そのような環境に身を置けば、誰しも自身の鼓動が早まっていることは分かる。
ただ、それが『一歩間違えれば自分のコンプレックスを曝け出す所まで追い詰められた』からなのか、それとも別の要因からなのかは分からない。
ただひたすらに我が心臓は力強く、それでいて早鐘を鳴らすように拍動を続けていた。
そんな中、心拍の音以外が古城に響く。通知があったことを知らせる音だった。何の用だろうとスマホを覗く。
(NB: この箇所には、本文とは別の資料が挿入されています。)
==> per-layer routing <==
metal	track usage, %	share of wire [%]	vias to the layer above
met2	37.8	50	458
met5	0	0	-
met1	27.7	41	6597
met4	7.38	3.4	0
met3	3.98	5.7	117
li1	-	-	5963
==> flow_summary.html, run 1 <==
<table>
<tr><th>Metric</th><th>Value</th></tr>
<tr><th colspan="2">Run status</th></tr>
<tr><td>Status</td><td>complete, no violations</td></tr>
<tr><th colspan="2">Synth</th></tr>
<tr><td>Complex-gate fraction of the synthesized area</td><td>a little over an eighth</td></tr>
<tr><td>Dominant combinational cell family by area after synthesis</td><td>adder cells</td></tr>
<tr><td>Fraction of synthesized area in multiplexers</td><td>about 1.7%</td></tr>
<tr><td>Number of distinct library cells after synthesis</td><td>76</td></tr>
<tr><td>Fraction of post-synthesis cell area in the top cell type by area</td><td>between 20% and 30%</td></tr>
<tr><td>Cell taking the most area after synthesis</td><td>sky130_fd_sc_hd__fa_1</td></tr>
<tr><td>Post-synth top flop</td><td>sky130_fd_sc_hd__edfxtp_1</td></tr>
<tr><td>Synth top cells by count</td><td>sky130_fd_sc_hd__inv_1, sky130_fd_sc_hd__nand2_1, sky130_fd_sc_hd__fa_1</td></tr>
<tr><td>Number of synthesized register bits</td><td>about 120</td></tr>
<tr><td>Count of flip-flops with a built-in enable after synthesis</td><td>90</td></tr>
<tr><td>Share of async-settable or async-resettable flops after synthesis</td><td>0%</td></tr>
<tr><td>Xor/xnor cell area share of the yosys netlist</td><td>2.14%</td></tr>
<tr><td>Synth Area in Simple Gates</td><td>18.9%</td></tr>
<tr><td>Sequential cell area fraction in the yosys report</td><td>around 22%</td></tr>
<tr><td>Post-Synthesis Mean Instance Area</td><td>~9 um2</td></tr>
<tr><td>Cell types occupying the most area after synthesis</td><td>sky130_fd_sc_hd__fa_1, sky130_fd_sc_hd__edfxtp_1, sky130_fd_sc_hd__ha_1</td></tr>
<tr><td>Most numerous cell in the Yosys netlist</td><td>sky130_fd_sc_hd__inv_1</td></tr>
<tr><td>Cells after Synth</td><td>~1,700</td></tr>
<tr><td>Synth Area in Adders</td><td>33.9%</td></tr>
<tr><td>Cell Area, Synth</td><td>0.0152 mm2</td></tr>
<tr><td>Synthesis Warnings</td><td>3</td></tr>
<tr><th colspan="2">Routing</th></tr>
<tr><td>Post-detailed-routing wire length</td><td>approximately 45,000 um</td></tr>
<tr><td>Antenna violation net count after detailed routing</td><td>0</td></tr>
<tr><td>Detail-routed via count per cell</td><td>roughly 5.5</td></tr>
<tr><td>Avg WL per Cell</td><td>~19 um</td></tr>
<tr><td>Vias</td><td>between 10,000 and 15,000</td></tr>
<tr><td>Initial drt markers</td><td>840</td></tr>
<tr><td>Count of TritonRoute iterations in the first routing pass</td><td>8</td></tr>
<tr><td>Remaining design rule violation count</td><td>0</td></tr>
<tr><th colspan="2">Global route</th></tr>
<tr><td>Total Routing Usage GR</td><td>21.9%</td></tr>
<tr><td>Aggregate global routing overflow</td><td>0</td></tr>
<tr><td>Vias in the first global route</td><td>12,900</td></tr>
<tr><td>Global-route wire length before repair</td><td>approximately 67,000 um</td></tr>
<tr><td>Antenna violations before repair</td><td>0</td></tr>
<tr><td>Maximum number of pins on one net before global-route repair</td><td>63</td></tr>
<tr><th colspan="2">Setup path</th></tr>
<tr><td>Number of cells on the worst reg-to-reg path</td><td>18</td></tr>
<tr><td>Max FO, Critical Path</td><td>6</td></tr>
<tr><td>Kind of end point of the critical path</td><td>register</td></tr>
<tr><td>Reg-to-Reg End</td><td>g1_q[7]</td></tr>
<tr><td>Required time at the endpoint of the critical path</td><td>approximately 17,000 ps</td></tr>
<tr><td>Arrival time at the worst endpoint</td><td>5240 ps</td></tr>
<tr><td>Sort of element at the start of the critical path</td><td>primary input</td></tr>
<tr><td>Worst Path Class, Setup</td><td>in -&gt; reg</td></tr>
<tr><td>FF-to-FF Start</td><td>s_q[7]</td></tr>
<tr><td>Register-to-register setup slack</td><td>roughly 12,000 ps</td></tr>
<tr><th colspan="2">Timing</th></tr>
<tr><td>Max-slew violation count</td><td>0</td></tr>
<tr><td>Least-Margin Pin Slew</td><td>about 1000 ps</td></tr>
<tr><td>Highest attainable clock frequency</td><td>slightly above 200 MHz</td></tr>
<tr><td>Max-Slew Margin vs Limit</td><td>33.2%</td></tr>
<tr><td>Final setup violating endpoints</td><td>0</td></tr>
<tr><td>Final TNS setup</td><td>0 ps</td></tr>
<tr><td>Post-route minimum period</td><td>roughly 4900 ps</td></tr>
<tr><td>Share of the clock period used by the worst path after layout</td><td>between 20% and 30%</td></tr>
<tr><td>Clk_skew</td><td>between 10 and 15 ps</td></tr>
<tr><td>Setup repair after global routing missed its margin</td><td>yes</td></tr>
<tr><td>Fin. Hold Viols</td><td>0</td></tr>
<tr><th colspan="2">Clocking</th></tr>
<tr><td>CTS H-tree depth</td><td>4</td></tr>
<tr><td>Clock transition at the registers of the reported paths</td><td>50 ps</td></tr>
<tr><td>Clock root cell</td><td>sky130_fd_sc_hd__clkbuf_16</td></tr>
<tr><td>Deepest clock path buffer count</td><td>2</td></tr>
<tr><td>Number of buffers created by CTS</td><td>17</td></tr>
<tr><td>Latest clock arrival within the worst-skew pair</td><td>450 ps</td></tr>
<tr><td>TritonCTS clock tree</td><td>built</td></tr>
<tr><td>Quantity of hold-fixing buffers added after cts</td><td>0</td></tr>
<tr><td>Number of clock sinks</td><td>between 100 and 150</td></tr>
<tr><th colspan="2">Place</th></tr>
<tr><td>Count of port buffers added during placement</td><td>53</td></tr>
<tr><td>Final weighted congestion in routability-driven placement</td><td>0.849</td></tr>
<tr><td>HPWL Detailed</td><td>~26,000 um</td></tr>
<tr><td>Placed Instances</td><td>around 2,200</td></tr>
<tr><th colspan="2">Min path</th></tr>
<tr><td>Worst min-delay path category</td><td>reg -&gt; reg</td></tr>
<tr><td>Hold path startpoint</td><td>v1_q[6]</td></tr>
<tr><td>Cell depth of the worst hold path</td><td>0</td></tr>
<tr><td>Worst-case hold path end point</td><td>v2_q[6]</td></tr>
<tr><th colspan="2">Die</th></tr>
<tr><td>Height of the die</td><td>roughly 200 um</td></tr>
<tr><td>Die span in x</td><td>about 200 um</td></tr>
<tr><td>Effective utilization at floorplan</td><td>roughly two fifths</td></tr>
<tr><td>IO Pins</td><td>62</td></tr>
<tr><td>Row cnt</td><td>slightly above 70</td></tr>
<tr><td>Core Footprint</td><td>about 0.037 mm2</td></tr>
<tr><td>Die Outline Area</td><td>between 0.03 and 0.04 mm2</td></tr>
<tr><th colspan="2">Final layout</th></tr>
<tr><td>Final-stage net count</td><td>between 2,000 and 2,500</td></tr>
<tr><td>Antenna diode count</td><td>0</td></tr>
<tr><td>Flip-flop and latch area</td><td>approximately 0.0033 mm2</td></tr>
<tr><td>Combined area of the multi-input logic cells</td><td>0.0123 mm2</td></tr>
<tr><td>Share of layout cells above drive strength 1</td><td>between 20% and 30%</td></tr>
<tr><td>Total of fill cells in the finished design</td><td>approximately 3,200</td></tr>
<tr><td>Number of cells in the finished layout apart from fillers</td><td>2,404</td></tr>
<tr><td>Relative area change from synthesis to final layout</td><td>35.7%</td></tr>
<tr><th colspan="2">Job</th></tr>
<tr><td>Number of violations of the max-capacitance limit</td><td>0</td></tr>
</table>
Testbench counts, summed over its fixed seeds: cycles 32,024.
This is an optimization exercise on Yosys and OpenROAD, whose aim is small area, a short achievable clock period and few clock cycles per item, not a production implementation. In this exercise RTL edits were held to simulation tests only and were not proved equivalent to the original.

==> design/flow/design.v <==
module epdc (
    input  wire        clk,
    input  wire        rst,           
    input  wire        wr_en,
    input  wire [7:0]  wr_addr,       
    input  wire [15:0] wr_data,
    input  wire        start,
    input  wire [7:0]  len,           
    output reg         busy,
    output reg         done,
    output reg  [8:0]  edge_pos,      
    output reg  [8:0]  liq_pos,       
    output reg  [16:0] thr_near,
    output reg  [7:0]  bnd_near,      
    output reg  [16:0] thr_far,
    output reg  [7:0]  bnd_far,       
    output reg         edge_ext,
    output reg  [5:0]  n_peaks,
    input  wire [4:0]  pk_idx,
    output wire [7:0]  pk_pos,        
    output wire [15:0] pk_amp,
    output wire [7:0]  pk_left,       
    output wire [7:0]  pk_right,      
    output wire [15:0] pk_prom,
    output wire [1:0]  pk_role        
);
    localparam WIN_OFF   = 40;
    localparam WIN_LAST  = 130;
    localparam DET_THR   = 225;
    localparam BND_THR   = 90;
    localparam MIN_PROM  = 60;
    localparam QUIET_THR = 250;
    localparam ROLE_EDGE  = 2'd1;
    localparam ROLE_LIQ   = 2'd2;
    localparam ROLE_INTF  = 2'd3;
    localparam S_IDLE   = 5'd0;
    localparam S_SMOOTH = 5'd1;
    localparam S_DINIT0 = 5'd2;
    localparam S_DINIT1 = 5'd3;
    localparam S_SCAN   = 5'd4;
    localparam S_WALKL  = 5'd5;
    localparam S_WALKR  = 5'd6;
    localparam S_PROML  = 5'd7;
    localparam S_PROMR  = 5'd8;
    localparam S_MERGE  = 5'd9;
    localparam S_FLUSH  = 5'd10;
    localparam S_CLASS  = 5'd11;
    localparam S_LIQ    = 5'd12;
    localparam S_BETW   = 5'd13;
    localparam S_EXT    = 5'd14;
    localparam S_FAR    = 5'd15;
    localparam S_FARCHK = 5'd16;
    localparam S_SRCH   = 5'd17;
    localparam S_FINAL  = 5'd18;
    localparam S_SENT   = 5'd19;
    reg [4:0] state;
    reg  [15:0] mem [0:WIN_LAST];
    reg  [7:0]  ra;                   
    wire [15:0] rd = mem[ra];
    reg         eng_we;
    reg  [7:0]  eng_wa;
    reg  [15:0] eng_wd;
    wire [7:0]  host_wa = wr_addr - WIN_OFF;
    wire        host_we = wr_en && !busy && wr_addr >= WIN_OFF && wr_addr <= WIN_OFF + WIN_LAST;
    always @(posedge clk) begin
        if (eng_we)
            mem[eng_wa] <= eng_wd;
        else if (host_we)
            mem[host_wa] <= wr_data;
    end
    reg [7:0]  p_pos  [0:31];
    reg [15:0] p_amp  [0:31];
    reg [7:0]  p_lb   [0:31];
    reg [7:0]  p_rb   [0:31];
    reg [15:0] p_prom [0:31];
    reg [5:0]  np;                    
    reg [4:0]  li;                    
    assign pk_pos   = p_pos[pk_idx] + WIN_OFF;
    assign pk_amp   = p_amp[pk_idx];
    assign pk_left  = p_lb[pk_idx] + WIN_OFF;
    assign pk_right = p_rb[pk_idx] + WIN_OFF;
    assign pk_prom  = p_prom[pk_idx];
    assign pk_role  = (pk_idx == 5'd0) ? ROLE_EDGE :
                      (pk_idx == li)   ? ROLE_LIQ  : ROLE_INTF;
    reg [7:0]  j;                     
    reg [15:0] sh1, sh2, sh3, sh4;
    reg [7:0]  i;
    reg [15:0] s_m1, s_0, s_p1;
    reg [5:0]  ncand;
    reg [7:0]  c_pos, c_lb, c_rb;
    reg [15:0] c_amp, c_prom;
    reg [15:0] cur;                   
    reg [15:0] vmin_l, vmin_r;
    reg [1:0]  vcnt;
    reg        clv;
    reg [7:0]  cl_pos, cl_lb, cl_rb;
    reg [15:0] cl_amp, cl_prom;
    reg [4:0]  k;
    reg [7:0]  lim;
    reg        lfound;
    reg        stv;
    reg [4:0]  st;
    reg        ext;
    reg [7:0]  cr;
    reg [15:0] ca;
    reg        fne;                   
    reg [7:0]  f_rb;
    reg [15:0] f_amp;
    reg [7:0]  p;
    reg [7:0]  bfl;
    wire [15:0] sm_in  = (j <= WIN_LAST) ? rd : 16'd0;
    wire [18:0] sm_sum = sh1 + sh2 + sh3 + sh4 + sm_in;
    wire [7:0]  sm_idx = j - 8'd2;
    wire [18:0] sm_q   = (sm_idx == 8'd0 || sm_idx == WIN_LAST)     ? sm_sum / 3 :
                         (sm_idx == 8'd1 || sm_idx == WIN_LAST - 1) ? sm_sum / 4 :
                                                                      sm_sum / 5;
    wire [15:0] mg_min = (c_amp < cl_amp) ? c_amp : cl_amp;
    wire [15:0] mg_max = (c_amp < cl_amp) ? cl_amp : c_amp;
    wire        mg_ok  = (c_pos - cl_pos <= 8'd3) && (mg_min * 10 > mg_max * 7);
    wire [7:0]  e_pos  = p_pos[0];
    wire [7:0]  l_pos  = p_pos[li];
    wire [7:0]  k_pos  = p_pos[k];
    wire [15:0] k_amp  = p_amp[k];
    wire [16:0] tn_w   = ca + (ca * 3) / 20;
    wire [15:0] fa_w   = fne ? f_amp : 16'd250;
    wire [16:0] tf_w   = fa_w + (fa_w * 2 + 5) / 10;
    wire [7:0]  bn_l1  = cr + 8'd3;
    wire [7:0]  bn_l2  = l_pos - 8'd3;
    wire [7:0]  bn_raw = ((bn_l1 < bn_l2) ? bn_l1 : bn_l2) + WIN_OFF;
    wire [7:0]  bf_cap = l_pos - 8'd2;
    wire [7:0]  bf_raw = ((bfl < bf_cap) ? bfl : bf_cap) + WIN_OFF;
    always @(*) begin
        ra     = j;
        eng_we = 1'b0;
        eng_wa = sm_idx;
        eng_wd = sm_q[15:0];
        case (state)
            S_SMOOTH: begin
                ra     = j;
                eng_we = (j >= 8'd2);
            end
            S_DINIT0, S_DINIT1: ra = j;
            S_SCAN:   ra = i + 8'd1;
            S_WALKL:  ra = c_lb - 8'd1;
            S_WALKR:  ra = c_rb + 8'd1;
            S_PROML:  ra = c_lb - vcnt;
            S_PROMR:  ra = c_rb + vcnt;
            S_SRCH:   ra = p + vcnt;
            default:  ra = j;
        endcase
    end
    always @(posedge clk) begin
        if (rst) begin
            state <= S_IDLE;
            busy  <= 1'b0;
            done  <= 1'b0;
        end else begin
            case (state)
                S_IDLE: begin
                    if (start) begin
                        busy <= 1'b1;
                        done <= 1'b0;
                        if (len < 8'd171) begin
                            state <= S_SENT;
                        end else begin
                            j     <= 8'd0;
                            sh1   <= 16'd0;
                            sh2   <= 16'd0;
                            sh3   <= 16'd0;
                            sh4   <= 16'd0;
                            state <= S_SMOOTH;
                        end
                    end
                end
                S_SMOOTH: begin
                    sh1 <= sh2;
                    sh2 <= sh3;
                    sh3 <= sh4;
                    sh4 <= sm_in;
                    if (j == WIN_LAST + 2) begin
                        j     <= 8'd0;
                        state <= S_DINIT0;
                    end else begin
                        j <= j + 8'd1;
                    end
                end
                S_DINIT0: begin
                    s_m1  <= rd;
                    j     <= 8'd1;
                    state <= S_DINIT1;
                end
                S_DINIT1: begin
                    s_0   <= rd;
                    i     <= 8'd1;
                    ncand <= 6'd0;
                    np    <= 6'd0;
                    clv   <= 1'b0;
                    state <= S_SCAN;
                end
                S_SCAN: begin
                    s_p1 <= rd;
                    if (s_0 > s_m1 && s_0 >= rd && s_0 >= DET_THR) begin
                        c_pos <= i;
                        c_amp <= s_0;
                        c_lb  <= i;
                        c_rb  <= i;
                        cur   <= s_0;
                        state <= S_WALKL;
                    end else if (i == WIN_LAST - 1) begin
                        state <= S_FLUSH;
                    end else begin
                        s_m1 <= s_0;
                        s_0  <= rd;
                        i    <= i + 8'd1;
                    end
                end
                S_WALKL: begin
                    if (c_lb != 8'd0 && rd <= cur && rd > BND_THR) begin
                        c_lb <= c_lb - 8'd1;
                        cur  <= rd;
                    end else begin
                        cur   <= c_amp;
                        state <= S_WALKR;
                    end
                end
                S_WALKR: begin
                    if (c_rb != WIN_LAST && rd <= cur && rd > BND_THR) begin
                        c_rb <= c_rb + 8'd1;
                        cur  <= rd;
                    end else begin
                        vcnt   <= 2'd0;
                        vmin_l <= 16'hffff;
                        state  <= S_PROML;
                    end
                end
                S_PROML: begin
                    if (rd < vmin_l)
                        vmin_l <= rd;
                    if (vcnt == 2'd2 || c_lb == {6'd0, vcnt}) begin
                        vcnt   <= 2'd0;
                        vmin_r <= 16'hffff;
                        state  <= S_PROMR;
                    end else begin
                        vcnt <= vcnt + 2'd1;
                    end
                end
                S_PROMR: begin
                    if (vcnt == 2'd2 || c_rb + vcnt == WIN_LAST) begin
                        if (rd < vmin_r && rd < vmin_l)
                            c_prom <= c_amp - rd;
                        else if (vmin_r < vmin_l)
                            c_prom <= c_amp - vmin_r;
                        else
                            c_prom <= c_amp - vmin_l;
                        state <= S_MERGE;
                    end else begin
                        if (rd < vmin_r)
                            vmin_r <= rd;
                        vcnt <= vcnt + 2'd1;
                    end
                end
                S_MERGE: begin
                    if (!clv) begin
                        clv     <= 1'b1;
                        cl_pos  <= c_pos;
                        cl_amp  <= c_amp;
                        cl_lb   <= c_lb;
                        cl_rb   <= c_rb;
                        cl_prom <= c_prom;
                    end else if (mg_ok) begin
                        if (c_amp > cl_amp) begin
                            cl_pos <= c_pos;
                            cl_amp <= c_amp;
                        end
                        if (c_lb < cl_lb)     cl_lb   <= c_lb;
                        if (c_rb > cl_rb)     cl_rb   <= c_rb;
                        if (c_prom > cl_prom) cl_prom <= c_prom;
                    end else begin
                        if (cl_prom >= MIN_PROM) begin
                            p_pos[np[4:0]]  <= cl_pos;
                            p_amp[np[4:0]]  <= cl_amp;
                            p_lb[np[4:0]]   <= cl_lb;
                            p_rb[np[4:0]]   <= cl_rb;
                            p_prom[np[4:0]] <= cl_prom;
                            np <= np + 6'd1;
                        end
                        cl_pos  <= c_pos;
                        cl_amp  <= c_amp;
                        cl_lb   <= c_lb;
                        cl_rb   <= c_rb;
                        cl_prom <= c_prom;
                    end
                    ncand <= ncand + 6'd1;
                    if (ncand == 6'd31 || i == WIN_LAST - 1) begin
                        state <= S_FLUSH;
                    end else begin
                        s_m1  <= s_0;
                        s_0   <= s_p1;
                        i     <= i + 8'd1;
                        state <= S_SCAN;
                    end
                end
                S_FLUSH: begin
                    if (clv && cl_prom >= MIN_PROM) begin
                        p_pos[np[4:0]]  <= cl_pos;
                        p_amp[np[4:0]]  <= cl_amp;
                        p_lb[np[4:0]]   <= cl_lb;
                        p_rb[np[4:0]]   <= cl_rb;
                        p_prom[np[4:0]] <= cl_prom;
                        np <= np + 6'd1;
                    end
                    state <= S_CLASS;
                end
                S_CLASS: begin
                    if (np < 6'd2) begin
                        state <= S_SENT;
                    end else begin
                        lim    <= e_pos + ((8'd131 - e_pos) * 40) / 100;
                        k      <= 5'd1;
                        li     <= 5'd0;
                        lfound <= 1'b0;
                        state  <= S_LIQ;
                    end
                end
                S_LIQ: begin
                    if (k_pos > lim && (!lfound || k_amp > p_amp[li])) begin
                        li     <= k;
                        lfound <= 1'b1;
                    end
                    if ({1'b0, k} == np - 6'd1) begin
                        if (!(k_pos > lim && (!lfound || k_amp > p_amp[li])) && !lfound)
                            li <= k;
                        k     <= 5'd1;
                        stv   <= 1'b0;
                        st    <= 5'd0;
                        state <= S_BETW;
                    end else begin
                        k <= k + 5'd1;
                    end
                end
                S_BETW: begin
                    if (k != li && k_pos < l_pos && (!stv || k_amp > p_amp[st])) begin
                        st  <= k;
                        stv <= 1'b1;
                    end
                    if ({1'b0, k} == np - 6'd1) begin
                        state <= S_EXT;
                    end else begin
                        k <= k + 5'd1;
                    end
                end
                S_EXT: begin
                    if (stv && p_amp[st] >= p_amp[0]) begin
                        ext <= 1'b1;
                        cr  <= p_rb[st];
                        ca  <= p_amp[st];
                    end else begin
                        ext <= 1'b0;
                        cr  <= p_rb[0];
                        ca  <= p_amp[0];
                    end
                    k     <= 5'd1;
                    fne   <= 1'b0;
                    f_rb  <= 8'd0;
                    f_amp <= 16'd0;
                    state <= S_FAR;
                end
                S_FAR: begin
                    if (k != li && (!ext || k_pos > p_pos[st])) begin
                        fne <= 1'b1;
                        if (p_rb[k] > f_rb) f_rb  <= p_rb[k];
                        if (k_amp > f_amp)  f_amp <= k_amp;
                    end
                    if ({1'b0, k} == np - 6'd1) begin
                        state <= S_FARCHK;
                    end else begin
                        k <= k + 5'd1;
                    end
                end
                S_FARCHK: begin
                    bfl  <= 8'd152;
                    p    <= f_rb;
                    vcnt <= 2'd0;
                    if (fne && f_rb + 8'd2 < l_pos)
                        state <= S_SRCH;
                    else
                        state <= S_FINAL;
                end
                S_SRCH: begin
                    if (rd >= QUIET_THR) begin
                        vcnt <= 2'd0;
                        if (p + 8'd3 < l_pos)
                            p <= p + 8'd1;
                        else
                            state <= S_FINAL;
                    end else if (vcnt == 2'd2) begin
                        bfl   <= p;
                        state <= S_FINAL;
                    end else begin
                        vcnt <= vcnt + 2'd1;
                    end
                end
                S_FINAL: begin
                    edge_pos <= {1'b0, e_pos} + WIN_OFF;
                    liq_pos  <= {1'b0, l_pos} + WIN_OFF;
                    thr_near <= tn_w;
                    thr_far  <= tf_w;
                    edge_ext <= ext;
                    n_peaks  <= np;
                    if (bf_raw < bn_raw) begin
                        bnd_near <= bf_raw;
                        bnd_far  <= bn_raw;
                    end else if (bf_raw == bn_raw) begin
                        bnd_near <= bn_raw;
                        bnd_far  <= bf_raw + 8'd1;
                    end else begin
                        bnd_near <= bn_raw;
                        bnd_far  <= bf_raw;
                    end
                    busy  <= 1'b0;
                    done  <= 1'b1;
                    state <= S_IDLE;
                end
                S_SENT: begin
                    edge_pos <= 9'h1ff;
                    liq_pos  <= 9'h1ff;
                    thr_near <= 17'd400;
                    bnd_near <= 8'd60;
                    thr_far  <= 17'd250;
                    bnd_far  <= 8'd152;
                    edge_ext <= 1'b0;
                    n_peaks  <= 6'd0;
                    busy     <= 1'b0;
                    done     <= 1'b1;
                    state    <= S_IDLE;
                end
                default: state <= S_IDLE;
            endcase
        end
    end
endmodule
『MWO: tactからフレンド申請が届きました。メッセージを表示しますか?』
彼からのフレンド申請だ。何が書かれてるのだろうかとドキドキしながらメッセージを表示する。
『念の為フレンド登録しておく。何か分かったら連絡してくれ』
やった。これを口実にプライベートマッチに誘おう――『ちなみにさっきみたいにプライベートマッチに招待しようが全力で拒否するからな。じゃそういうことで』
……………。
ま、まぁ彼からフレンド申請が来たってことは私が勝ったって訳よね。
そんな意味の分からない理論を振りかざしながら、私もログアウトして現実世界へと戻っていった。